I have two multivariate Gaussian distributions that I would like to calculate the kl divergence between them. each is defined with a vector of mu and a vector of variance (similar to VAE mu and sigma layer). What is the best way to calculate the KL between the two? Is this even doable? because I do not have the covariance matrix. If that is not doable, what if I take samples from both distributions and calculate the KL between the samplings? is that the right way of doing this? is there any build-in function for any of these calculations?
KL-divergence between two multivariate gaussian
Hi,
Yes, this is the correct approach.
Just be aware that the input a must should contain log-probabilities and the target b should contain probability.

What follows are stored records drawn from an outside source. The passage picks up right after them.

[src/rtl/scan_decider_pkg.sv]
// Shared types and defaults for the DPLL decision scanner.
// Holds the decision-order entry layout and the scanner FSM state encoding.
package scan_decider_pkg;

  localparam int unsigned MAX_VARS       = 8;
  localparam int unsigned MAX_VARS_BITS  = 3;
  localparam int unsigned SCAN_DEC_WIDTH = 4;

  typedef struct packed {
    logic [MAX_VARS_BITS-1:0] var_idx;
    logic                     val;
  } config_var;

  typedef enum logic [1:0] {
    IDLE,
    SCAN,
    HOLD
  } scan_dec_state_t;

endpackage

[src/rtl/scan_decider_first_free_window.sv]
// Priority encoder over one scan window of the decision order.
// Reports the lowest window offset whose variable is still unassigned.
module first_free_window #(
  parameter int unsigned NUM_VARS   = 8,
  parameter int unsigned VAR_BITS   = 3,
  parameter int unsigned SCAN_WIDTH = 4,
  parameter int unsigned OFF_BITS   = 2
) (
  input  logic [VAR_BITS-1:0] i_var_idx [NUM_VARS],
  input  logic [NUM_VARS-1:0] i_assigned,
  input  logic [VAR_BITS:0]   i_base,
  output logic                o_found,
  output logic [OFF_BITS-1:0] o_offset
);

  localparam int unsigned EW = VAR_BITS + 2;

  always_comb begin
    logic [EW-1:0] w_pos;
    logic          w_found;
    w_found  = 1'b0;
    o_offset = '0;
    w_pos    = '0;
    for (int unsigned k = 0; k < SCAN_WIDTH; k++) begin
      w_pos = EW'(i_base) + EW'(k);
      // Positions past the end of the order list never match.
      if (!w_found && (w_pos < EW'(NUM_VARS))) begin
        if (!i_assigned[i_var_idx[w_pos[VAR_BITS-1:0]]]) begin
          w_found  = 1'b1;
          o_offset = OFF_BITS'(k);
        end
      end
    end
    o_found = w_found;
  end

endmodule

https://pytorch.org/docs/stable/nn.functional.html?highlight=kl_div#kl-div
By the way, PyTorch use this approach:
https://pytorch.org/docs/stable/distributions.html?highlight=kl_div#torch.distributions.kl.kl_divergence
Good luck
Nik
Thanks Nick for your input. I should restate my question. I have two multi-variate distributions each defined with “n” mu and sigma. Now I would like to do a KL between these two. Any idea how that can be done?
You can sample x1 and x2 from 𝑝1(𝑥|𝜇1,Σ1) and 𝑝2(𝑥|𝜇2,Σ2) respectively, then compute KL divergence using torch.nn.functional.kl_div(x1, x2).
As @Nikronic mentioned the kl_div requires a to be log-probabilities and the target b to be probability. correct me if I’m wrong, but I think sampling from the two distributions is not going to give log-probabilities and probabilities
any suggestion? I don’t think that what you said can be used for sampling layer
@Rojin
Actually, I have never used distribution class but based on docs, in this situation you just need to pass them directly to kl_div from distribution if the aforementioned distributions are obtained from Distribution subclasses or you have registered your own.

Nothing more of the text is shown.